Today’s words are for my paid subscribers, as my newsletter yesterday I instead sent at the last minute as additional free content to all of my subscribers. A gesture to say thank you to all of the new sign-ups last week.
The traffic that this twice-weekly newsletter of mine has created in the last half a year has been astonishing.
I thank all of you yet again.
Shrub.
An old-fashioned preparation of macerated fruits, sugars, aromatics and vinegar.
Historically, the origins of these cordials can be placed anywhere worldwide from the fifteenth century onwards, with variations involving rum and brandy, sweetened with sugar and flavoured with citrus zests. Early liqueurs, historical drinks mixers if you like. Similar I suppose in a way to medicinal oxymels, flavoured with herbs and honey.
In centuries past, it was a way of using up a glut of berries, plums or soft fruits late in the summer before the onset of the colder months. I still like these old traditions, I feel there is much to learn from the past with how and what we eat. I like to think of how people would have experienced different tastes and flavours long ago in the way that we experience them today
Completely off-topic here but take for instance a cheese sandwich. If you take a slice of crumbly farmhouse cheddar, a strongly flavoured piece that bites in the sinus. Placed on a crust of freshly baked bread, spread thickly with creamy butter, perhaps topped with a pickled onion, it has a reference point for many of us. I like that it tastes the same now as it did to people hundreds of years ago. The same satisfaction in that first mouthful, where people experienced taste in exactly the same way as we do today. The flavours don’t really change. I love that. Shrubs are the same. A preparation using basic ingredients that would have been familiar to people throughout the centuries and is exactly the same today. Like tasting the past.
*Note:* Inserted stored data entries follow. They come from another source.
### config.mk
export PLATFORM = sky130hd
export DESIGN_NAME = bidi_weak_type_resolver_flat
export DESIGN_NICKNAME = d
export VERILOG_FILES = /design/src/hw/rtl/bwtr_pkg.sv /design/src/hw/rtl/bwtr_if.sv /design/src/hw/rtl/bwtr_core.sv /design/src/hw/rtl/bwtr_outq.sv /design/src/hw/rtl/bidi_weak_type_resolver.sv /design/src/flat_wrapper.sv
export VERILOG_INCLUDE_DIRS = /design/src /design/src/hw/rtl
export SDC_FILE = /design/constraint.sdc
export NUM_CORES = 1
export LEC_CHECK = 0
export ABC_AREA = 1
export BUFFER_PORTS_ARGS = -buffer_cell sky130_fd_sc_hd__buf_4
export CAP_MARGIN = 25
export CORE_MARGIN = 2
export CORE_UTILIZATION = 38
export DETAILED_ROUTE_END_ITERATION = 6
export MAX_ROUTING_LAYER = met4
export PLACE_DENSITY = 0.66
export SYNTH_ARGS = -nofsm -noshare
export SYNTH_HDL_FRONTEND = slang
export SYNTH_HIERARCHICAL = 1
export SYNTH_SLANG_ARGS = --single-unit
### constraint.sdc
create_clock -name clk -period 4.5 [get_ports clk]
set_input_delay 0.675 -clock clk [delete_from_list [all_inputs] [get_ports clk]]
set_output_delay 0.675 -clock clk [all_outputs]
set_load 0.05 [all_outputs]
### src/hw/rtl/bidi_weak_type_resolver_defines.svh
// Assertion macros shared by the resolver RTL.
`ifndef BIDI_WEAK_TYPE_RESOLVER_DEFINES_SVH
`define BIDI_WEAK_TYPE_RESOLVER_DEFINES_SVH

`ifndef SYNTHESIS
// Property must hold at every clock edge out of reset.
`define BWTR_ASSERT(lbl, clk, rstn, prop) \
  lbl: assert property (@(posedge clk) disable iff (!rstn) (prop)) \
    else $error("bwtr: assertion failed");
// Condition must never be true out of reset.
`define BWTR_NEVER(lbl, clk, rstn, cond) \
  lbl: assert property (@(posedge clk) disable iff (!rstn) !(cond)) \
    else $error("bwtr: forbidden condition seen");
`else
`define BWTR_ASSERT(lbl, clk, rstn, prop)
`define BWTR_NEVER(lbl, clk, rstn, cond)
`endif

`endif

### src/hw/rtl/bwtr_pkg.sv
// Types, codes and weak-type rule tables for the bidi weak-type resolver.
package bwtr_pkg;

  localparam longint unsigned RUN_COUNT_MAX_DEF = 64'd65535;
  localparam int LEVEL_BITS_DEF = 6;
  localparam int CFG_W = 6;
  localparam int CLASS_W = 4;
  localparam int RUN_CLASS_W = 3;
  localparam int RUN_LEN_W = 16;

  // Result queue
  localparam int Q_DEPTH = 4;
  localparam int Q_PTR_W = $clog2(Q_DEPTH);
  localparam int Q_CNT_W = $clog2(Q_DEPTH + 1);

  // Class codes
  localparam logic [CLASS_W-1:0] CLS_ON = 4'd0;
  localparam logic [CLASS_W-1:0] CLS_L  = 4'd1;
  localparam logic [CLASS_W-1:0] CLS_R  = 4'd2;
  localparam logic [CLASS_W-1:0] CLS_BN = 4'd10;

  // Action word: bit 8 extends the run, bits 7:4 run class, bits 3:0 item class
  localparam int ACT_INC_BIT = 8;
  localparam logic [3:0] ACT_KEEP = 4'hF;

  localparam logic [8:0] P_KK = 9'h0FF;
  localparam logic [8:0] P_KI = 9'h1FF;
  localparam logic [8:0] P_KN = 9'h0F0;
  localparam logic [8:0] P_KE = 9'h0F4;
  localparam logic [8:0] P_KA = 9'h0F3;
  localparam logic [8:0] P_KR = 9'h0F2;
  localparam logic [8:0] P_KL = 9'h0F1;
  localparam logic [8:0] P_NK = 9'h00F;
  localparam logic [8:0] P_AK = 9'h03F;
  localparam logic [8:0] P_EE = 9'h044;
  localparam logic [8:0] P_NI = 9'h10F;
  localparam logic [8:0] P_NN = 9'h000;
  localparam logic [8:0] P_NR = 9'h002;
  localparam logic [8:0] P_NE = 9'h004;
  localparam logic [8:0] P_AA = 9'h033;
  localparam logic [8:0] P_NL = 9'h001;
  localparam logic [8:0] P_LL = 9'h011;

  typedef enum logic [4:0] {
    WA, WR, WL, WAO, WRO, WLO, WRT, WLT, WCN, WRA, WRE, WLA, WLE,
    WAC, WRC, WRS, WLC, WLS, WRET, WLET
  } weak_t;

  typedef struct packed {
    logic push;  // write the item result
    logic two;   // also write the end-of-paragraph flush
  } push_t;

  localparam weak_t NEXT_TAB [20][10] = '{
    '{WAO, WL, WR, WCN, WCN, WA, WA,   WAO, WAO, WAO },
    '{WRO, WL, WR, WRA, WRE, WA, WR,   WRO, WRO, WRT },
    '{WLO, WL, WR, WLA, WLE, WA, WL,   WLO, WLO, WLT },
    '{WAO, WL, WR, WCN, WCN, WA, WAO,  WAO, WAO, WAO },
    '{WRO, WL, WR, WRA, WRE, WA, WRO,  WRO, WRO, WRT },
    '{WLO, WL, WR, WLA, WLE, WA, WLO,  WLO, WLO, WLT },
    '{WRO, WL, WR, WRA, WRE, WA, WRT,  WRO, WRO, WRT },
    '{WLO, WL, WR, WLA, WLE, WA, WLT,  WLO, WLO, WLT },
    '{WAO, WL, WR, WCN, WCN, WA, WCN,  WAC, WAO, WAO },
    '{WRO, WL, WR, WRA, WRE, WA, WRA,  WRC, WRO, WRT },
    '{WRO, WL, WR, WRA, WRE, WA, WRE,  WRS, WRS, WRET},
    '{WLO, WL, WR, WLA, WLE, WA, WLA,  WLC, WLO, WLT },
    '{WLO, WL, WR, WLA, WLE, WA, WLE,  WLS, WLS, WLET},
    '{WAO, WL, WR, WCN, WCN, WA, WAO,  WAO, WAO, WAO },
    '{WRO, WL, WR, WRA, WRE, WA, WRO,  WRO, WRO, WRT },
    '{WRO, WL, WR, WRA, WRE, WA, WRO,  WRO, WRO, WRT },
    '{WLO, WL, WR, WLA, WLE, WA, WLO,  WLO, WLO, WLT },
    '{WLO, WL, WR, WLA, WLE, WA, WLO,  WLO, WLO, WLT },
    '{WRO, WL, WR, WRA, WRE, WA, WRET, WRO, WRO, WRET},
    '{WLO, WL, WR, WLA, WLE, WA, WLET, WLO, WLO, WLET}
  };

  localparam logic [8:0] ACT_TAB [20][10] = '{
    '{P_KK, P_KK, P_KK, P_KK, P_KA, P_KR, P_KR, P_KN, P_KN, P_KN},
    '{P_KK, P_KK, P_KK, P_KK, P_KE, P_KR, P_KR, P_KN, P_KN, P_KI},
    '{P_KK, P_KK, P_KK, P_KK, P_KL, P_KR, P_KL, P_KN, P_KN, P_KI},
    '{P_KK, P_KK, P_KK, P_KK, P_KA, P_KR, P_KN, P_KN, P_KN, P_KN},
    '{P_KK, P_KK, P_KK, P_KK, P_KE, P_KR, P_KN, P_KN, P_KN, P_KI},
    '{P_KK, P_KK, P_KK, P_KK, P_KL, P_KR, P_KN, P_KN, P_KN, P_KI},
    '{P_NK, P_NK, P_NK, P_NK, P_EE, P_NR, P_KI, P_NN, P_NN, P_KI},
    '{P_NK, P_NK, P_NK, P_NK, P_LL, P_NR, P_KI, P_NN, P_NN, P_KI},
    '{P_KK, P_KK, P_KK, P_KK, P_KA, P_KR, P_KA, P_KI, P_KN, P_KN},
    '{P_KK, P_KK, P_KK, P_KK, P_KE, P_KR, P_KA, P_KI, P_KN, P_KI},
    '{P_KK, P_KK, P_KK, P_KK, P_KE, P_KR, P_KE, P_KI, P_KI, P_KE},
    '{P_KK, P_KK, P_KK, P_KK, P_KL, P_KR, P_KA, P_KI, P_KN, P_KI},
    '{P_KK, P_KK, P_KK, P_KK, P_KL, P_KR, P_KL, P_KI, P_KI, P_KL},
    '{P_NK, P_NK, P_NK, P_AK, P_AA, P_NR, P_NN, P_NN, P_NN, P_NN},
    '{P_NK, P_NK, P_NK, P_AK, P_NE, P_NR, P_NN, P_NN, P_NN, P_NI},
    '{P_NK, P_NK, P_NK, P_NK, P_EE, P_NR, P_NN, P_NN, P_NN, P_NI},
    '{P_NK, P_NK, P_NK, P_AK, P_NL, P_NR, P_NN, P_NN, P_NN, P_NI},
    '{P_NK, P_NK, P_NK, P_NK, P_LL, P_NR, P_NN, P_NN, P_NN, P_NI},
    '{P_KK, P_KK, P_KK, P_KK, P_KE, P_KR, P_KE, P_KN, P_KN, P_KE},
    '{P_KK, P_KK, P_KK, P_KK, P_KL, P_KR, P_KL, P_KN, P_KN, P_KL}
  };

  // Direction of a level: odd is right-to-left
  function automatic logic [CLASS_W-1:0] dir_of(input logic odd);
    return odd ? CLS_R : CLS_L;
  endfunction

endpackage

### src/hw/rtl/bwtr_if.sv
// Valid/ready channel interfaces for resolver input and result transactions.
interface bwtr_in_if #(
  parameter int LEVEL_BITS = bwtr_pkg::LEVEL_BITS_DEF
);
  logic                  valid;
  logic                  ready;
  logic [3:0]            class_in;
  logic [LEVEL_BITS-1:0] level_in;
  logic [3:0]            next_class;
  logic [LEVEL_BITS-1:0] next_level;
  logic                  is_last;

  modport source (output valid, class_in, level_in, next_class, next_level, is_last,
                  input ready);
  modport sink (input valid, class_in, level_in, next_class, next_level, is_last,
                output ready);
endinterface

interface bwtr_out_if #(
  parameter int LEVEL_BITS = bwtr_pkg::LEVEL_BITS_DEF
);
  logic                  valid;
  logic                  ready;
  logic                  kind;
  logic [3:0]            class_out;
  logic [LEVEL_BITS-1:0] level_out;
  logic                  run_valid;
  logic [2:0]            run_class;
  logic [15:0]           run_length;
  logic                  last_result;

  modport source (output valid, kind, class_out, level_out, run_valid, run_class,
                  run_length, last_result, input ready);
  modport sink (input valid, kind, class_out, level_out, run_valid, run_class,
                run_length, last_result, output ready);
endinterface

### src/hw/rtl/bwtr_core.sv
// Weak-type state machine: rule tables, boundary-neutral fix-ups, run counter.
`include "bidi_weak_type_resolver_defines.svh"

module bwtr_core #(
  parameter longint unsigned RUN_COUNT_MAX = 64'd65535,
  parameter int              LEVEL_BITS    = 6,
  parameter int              RES_W         = 32
) (
  input  logic                          clk,
  input  logic                          rst_n,
  input  logic                          cfg_we,
  input  logic [bwtr_pkg::CFG_W-1:0]    cfg_data,
  input  logic                          acc,
  input  logic [3:0]                    class_in,
  input  logic [LEVEL_BITS-1:0]         level_in,
  input  logic [3:0]                    next_class,
  input  logic [LEVEL_BITS-1:0]         next_level,
  input  logic                          is_last,
  output bwtr_pkg::push_t               push,
  output logic [RES_W-1:0]              res0,
  output logic [RES_W-1:0]              res1
);
  import bwtr_pkg::*;

  localparam int CNT_W = $clog2(RUN_COUNT_MAX + 64'd1);
  localparam logic [CNT_W-1:0] CNT_MAX = CNT_W'(RUN_COUNT_MAX);

  logic [CFG_W-1:0]      base_r;
  weak_t                 ws_r;
  logic [CNT_W-1:0]      cnt_r;
  logic [LEVEL_BITS-1:0] cur_r;

  weak_t                 ws_safe, ws_nxt;
  logic [CNT_W-1:0]      cnt_nxt;
  logic [LEVEL_BITS-1:0] cur_nxt, base_lvl, lvl_out, hi_lvl;
  logic [3:0]            cls, ncls, cls_t, cls_out, fc;
  logic                  use_tab;
  logic [8:0]            act, act_f;
  logic                  rv, rv_f;
  logic [2:0]            rcls, rcls_f;
  logic [15:0]           rlen, rlen_f;

  function automatic logic [CNT_W-1:0] bump(input logic [CNT_W-1:0] c);
    return (c < CNT_MAX) ? c + CNT_W'(1) : c;
  endfunction

  function automatic logic [15:0] sat16(input logic [CNT_W-1:0] c);
    logic [32:0] w;
    w = 33'(c);
    return (w > 33'h0FFFF) ? 16'hFFFF : w[15:0];
  endfunction

  assign base_lvl = LEVEL_BITS'(base_r);
  assign ws_safe  = (ws_r > WLET) ? WL : ws_r;
  assign cls      = (class_in > CLS_BN) ? CLS_ON : class_in;
  assign ncls     = (next_class > CLS_BN) ? CLS_ON : next_class;
  assign hi_lvl   = (cur_r > next_level) ? cur_r : next_level;

  // Item step
  always_comb begin
    cls_t   = cls;
    lvl_out = level_in;
    cur_nxt = cur_r;
    use_tab = 1'b1;
    cnt_nxt = cnt_r;
    if (cls == CLS_BN) begin
      lvl_out = cur_r;
      if (is_last && (cur_r != base_lvl)) begin
        cls_t = dir_of(cur_r[0]);
      end else if (!is_last && (cur_r != next_level) && (ncls != CLS_BN)) begin
        lvl_out = hi_lvl;
        cls_t   = dir_of(hi_lvl[0]);
        cur_nxt = next_level;
      end else begin
        use_tab = 1'b0;
        if (cnt_r != '0) begin
          cnt_nxt = bump(cnt_r);
        end
      end
    end

    act     = ACT_TAB[ws_safe][cls_t];
    ws_nxt  = ws_safe;
    cls_out = cls_t;
    rv      = 1'b0;
    rcls    = '0;
    rlen    = '0;
    if (use_tab) begin
      if (act[7:4] != ACT_KEEP) begin
        rv      = 1'b1;
        rcls    = act[6:4];
        rlen    = sat16(cnt_r);
        cnt_nxt = '0;
      end
      if (act[ACT_INC_BIT]) begin
        cnt_nxt = bump(cnt_nxt);
      end
      ws_nxt = NEXT_TAB[ws_safe][cls_t];
      if (act[3:0] != ACT_KEEP) begin
        cls_out = act[3:0];
      end
    end
  end

  // End-of-paragraph flush uses the direction of the level left by the item
  always_comb begin
    fc     = dir_of(cur_nxt[0]);
    act_f  = ACT_TAB[(ws_nxt > WLET) ? WL : ws_nxt][fc];
    rv_f   = 1'b0;
    rcls_f = '0;
    rlen_f = '0;
    if (act_f[7:4] != ACT_KEEP) begin
      rv_f   = 1'b1;
      rcls_f = act_f[6:4];
      rlen_f = sat16(cnt_nxt);
    end
  end

  assign push.push = acc;
  assign push.two  = acc & is_last;
  assign res0 = {1'b0, cls_out, lvl_out, rv, rcls, rlen, ~is_last};
  assign res1 = {1'b1, fc, cur_nxt, rv_f, rcls_f, rlen_f, 1'b1};

  always_ff @(posedge clk) begin
    if (!rst_n) begin
      base_r <= '0;
      ws_r   <= WL;
      cnt_r  <= '0;
      cur_r  <= '0;
    end else if (cfg_we) begin
      base_r <= cfg_data;
      ws_r   <= cfg_data[0] ? WR : WL;
      cnt_r  <= '0;
      cur_r  <= LEVEL_BITS'(cfg_data);
    end else if (acc) begin
      if (is_last) begin
        ws_r  <= base_r[0] ? WR : WL;
        cnt_r <= '0;
        cur_r <= base_lvl;
      end else begin
        ws_r  <= ws_nxt;
        cnt_r <= cnt_nxt;
        cur_r <= cur_nxt;
      end
    end
  end

  `BWTR_NEVER(a_cnt_sat, clk, rst_n, cnt_r > CNT_MAX)
  `BWTR_ASSERT(a_para_restart, clk, rst_n, (acc && is_last && !cfg_we) |=> ((cnt_r == '0) && (cur_r == LEVEL_BITS'(base_r))))

endmodule

### src/hw/rtl/bwtr_outq.sv
// Result queue: takes one or two results per transaction, drains one per cycle while q_ready is high.
`include "bidi_weak_type_resolver_defines.svh"

module bwtr_outq #(
  parameter int RES_W = 32
) (
  input  logic              clk,
  input  logic              rst_n,
  input  bwtr_pkg::push_t   push,
  input  logic [RES_W-1:0]  res0,
  input  logic [RES_W-1:0]  res1,
  output logic              in_ready,
  output logic              q_valid,
  input  logic              q_ready,
  output logic [RES_W-1:0]  q_data
);
  import bwtr_pkg::*;

  logic [RES_W-1:0]   mem [Q_DEPTH];
  logic [Q_PTR_W-1:0] wr_ptr_r, rd_ptr_r;
  logic [Q_CNT_W-1:0] count_r;
  logic               pop;

  assign pop      = q_valid & q_ready;
  assign q_valid  = (count_r != '0);
  assign q_data   = mem[rd_ptr_r];
  // room for a full last-item pair regardless of the drain side
  assign in_ready = (count_r <= Q_CNT_W'(Q_DEPTH - 2));

  always_ff @(posedge clk) begin
    if (push.push) begin
      mem[wr_ptr_r] <= res0;
    end
    if (push.two) begin
      mem[wr_ptr_r + Q_PTR_W'(1)] <= res1;
    end
  end

  always_ff @(posedge clk) begin
    if (!rst_n) begin
      wr_ptr_r <= '0;
      rd_ptr_r <= '0;
      count_r  <= '0;
    end else begin
      wr_ptr_r <= wr_ptr_r + Q_PTR_W'(push.push) + Q_PTR_W'(push.two);
      rd_ptr_r <= rd_ptr_r + Q_PTR_W'(pop);
      count_r  <= count_r + Q_CNT_W'(push.push) + Q_CNT_W'(push.two) - Q_CNT_W'(pop);
    end
  end

  `BWTR_NEVER(a_no_overflow, clk, rst_n, count_r > Q_CNT_W'(Q_DEPTH))
  `BWTR_ASSERT(a_drain_step, clk, rst_n, (pop && !push.push) |=> (count_r == $past(count_r) - Q_CNT_W'(1)))

endmodule

### src/hw/rtl/bidi_weak_type_resolver.sv
// Top level of the streaming bidi weak-type resolver.
//
// Input channel in_if: one character per transaction with its class, level,
// a look-ahead of the next character's class and level, and is_last.
// Result channel out_if: one result per character (kind 0); the last
// character of a paragraph also yields an end flush (kind 1) right after it.
// last_result marks the final result of each input transaction.
// Configuration: cfg_we/cfg_data write base_level and restart the paragraph.
// Each result is registered in the result queue when its input is accepted.
// Throughput: one character per cycle while the queue has room; the state machine
// step and run counter update fit in the accept cycle, and the four-entry result
// queue sustains one result out per cycle while out_if.ready is high.
// Stall: in_if.ready drops whenever the queue lacks room for two results,
// so results are held, never dropped, while out_if.ready is low.
// Reset: synchronous rst_n clears the queue, sets base_level to 0 and the
// weak state to left-letter with an empty run.
module bidi_weak_type_resolver #(
  parameter longint unsigned RUN_COUNT_MAX = bwtr_pkg::RUN_COUNT_MAX_DEF,
  parameter int              LEVEL_BITS    = bwtr_pkg::LEVEL_BITS_DEF
) (
  input  logic                       clk,
  input  logic                       rst_n,
  input  logic                       cfg_we,
  input  logic [bwtr_pkg::CFG_W-1:0] cfg_data,
  bwtr_in_if.sink                    in_if,
  bwtr_out_if.source                 out_if
);
  import bwtr_pkg::*;

  // kind, class, level, run valid, run class, run length, last flag
  localparam int RES_W = 1 + CLASS_W + LEVEL_BITS + 1 + RUN_CLASS_W + RUN_LEN_W + 1;

  logic             acc;
  logic             q_in_ready;
  push_t            push;
  logic [RES_W-1:0] res0, res1, q_data;

  // accept a transaction whenever the queue can take a full pair
  assign in_if.ready = q_in_ready;
  assign acc         = in_if.valid & q_in_ready;

  bwtr_core #(
    .RUN_COUNT_MAX (RUN_COUNT_MAX),
    .LEVEL_BITS    (LEVEL_BITS),
    .RES_W         (RES_W)
  ) u_core (
    .clk        (clk),
    .rst_n      (rst_n),
    .cfg_we     (cfg_we),
    .cfg_data   (cfg_data),
    .acc        (acc),
    .class_in   (in_if.class_in),
    .level_in   (in_if.level_in),
    .next_class (in_if.next_class),
    .next_level (in_if.next_level),
    .is_last    (in_if.is_last),
    .push       (push),
    .res0       (res0),
    .res1       (res1)
  );

  // hold results until the receiver takes them
  bwtr_outq #(
    .RES_W (RES_W)
  ) u_outq (
    .clk      (clk),
    .rst_n    (rst_n),
    .push     (push),
    .res0     (res0),
    .res1     (res1),
    .in_ready (q_in_ready),
    .q_valid  (out_if.valid),
    .q_ready  (out_if.ready),
    .q_data   (q_data)
  );

  // unpack the queue head onto the result channel
  assign {out_if.kind, out_if.class_out, out_if.level_out, out_if.run_valid,
          out_if.run_class, out_if.run_length, out_if.last_result} = q_data;

endmodule

### src/flat_wrapper.sv
// flat-port wrapper written by rule: the top's interface ports become plain ports
module bidi_weak_type_resolver_flat import bwtr_pkg::*;
#(
  parameter longint unsigned RUN_COUNT_MAX = bwtr_pkg::RUN_COUNT_MAX_DEF,
  parameter int              LEVEL_BITS    = bwtr_pkg::LEVEL_BITS_DEF
)
  (clk, rst_n, cfg_we, cfg_data, in_if_valid, in_if_class_in, in_if_level_in, in_if_next_class, in_if_next_level, in_if_is_last, in_if_ready, out_if_valid, out_if_kind, out_if_class_out, out_if_level_out, out_if_run_valid, out_if_run_class, out_if_run_length, out_if_last_result, out_if_ready);
  bwtr_in_if #(.LEVEL_BITS(LEVEL_BITS)) in_if_i ();
  bwtr_out_if #(.LEVEL_BITS(LEVEL_BITS)) out_if_i ();
  input  logic clk;
  input  logic rst_n;
  input  logic cfg_we;
  input  logic [bwtr_pkg::CFG_W-1:0] cfg_data;
  input wire logic [$bits(in_if_i.valid)-1:0] in_if_valid;
  input wire logic [$bits(in_if_i.class_in)-1:0] in_if_class_in;
  input wire logic [$bits(in_if_i.level_in)-1:0] in_if_level_in;
  input wire logic [$bits(in_if_i.next_class)-1:0] in_if_next_class;
  input wire logic [$bits(in_if_i.next_level)-1:0] in_if_next_level;
  input wire logic [$bits(in_if_i.is_last)-1:0] in_if_is_last;
  output wire logic [$bits(in_if_i.ready)-1:0] in_if_ready;
  output wire logic [$bits(out_if_i.valid)-1:0] out_if_valid;
  output wire logic [$bits(out_if_i.kind)-1:0] out_if_kind;
  output wire logic [$bits(out_if_i.class_out)-1:0] out_if_class_out;
  output wire logic [$bits(out_if_i.level_out)-1:0] out_if_level_out;
  output wire logic [$bits(out_if_i.run_valid)-1:0] out_if_run_valid;
  output wire logic [$bits(out_if_i.run_class)-1:0] out_if_run_class;
  output wire logic [$bits(out_if_i.run_length)-1:0] out_if_run_length;
  output wire logic [$bits(out_if_i.last_result)-1:0] out_if_last_result;
  input wire logic [$bits(out_if_i.ready)-1:0] out_if_ready;
  assign in_if_i.valid = in_if_valid;
  assign in_if_i.class_in = in_if_class_in;
  assign in_if_i.level_in = in_if_level_in;
  assign in_if_i.next_class = in_if_next_class;
  assign in_if_i.next_level = in_if_next_level;
  assign in_if_i.is_last = in_if_is_last;
  assign in_if_ready = in_if_i.ready;
  assign out_if_valid = out_if_i.valid;
  assign out_if_kind = out_if_i.kind;
  assign out_if_class_out = out_if_i.class_out;
  assign out_if_level_out = out_if_i.level_out;
  assign out_if_run_valid = out_if_i.run_valid;
  assign out_if_run_class = out_if_i.run_class;
  assign out_if_run_length = out_if_i.run_length;
  assign out_if_last_result = out_if_i.last_result;
  assign out_if_i.ready = out_if_ready;
  bidi_weak_type_resolver #(.RUN_COUNT_MAX(RUN_COUNT_MAX), .LEVEL_BITS(LEVEL_BITS)) u_core (.clk(clk), .rst_n(rst_n), .cfg_we(cfg_we), .cfg_data(cfg_data), .in_if(in_if_i), .out_if(out_if_i));
endmodule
I like to use traditional skills in my work, I like to cook with fire and smoke. I like to salt and preserve. I’m not one for sealing things in plastic bags, and then letting them sit in water baths at fifty-three degrees Celsius to denature the proteins. I’ve seen it, done it professionally and I don’t really like it. I’m also a slight history nerd, ( I have a mudlarking licence for the river Thames, where much to the despair of my wife, I love to pick through layers of medieval history, collecting old buttons, tokens, pins, coins and bone dominos, returning home covered in a muddy crust that follows me through the house no matter how hard I try for it not to). I like that the past is relevant to us every day, no matter how far away it feels.
I digress.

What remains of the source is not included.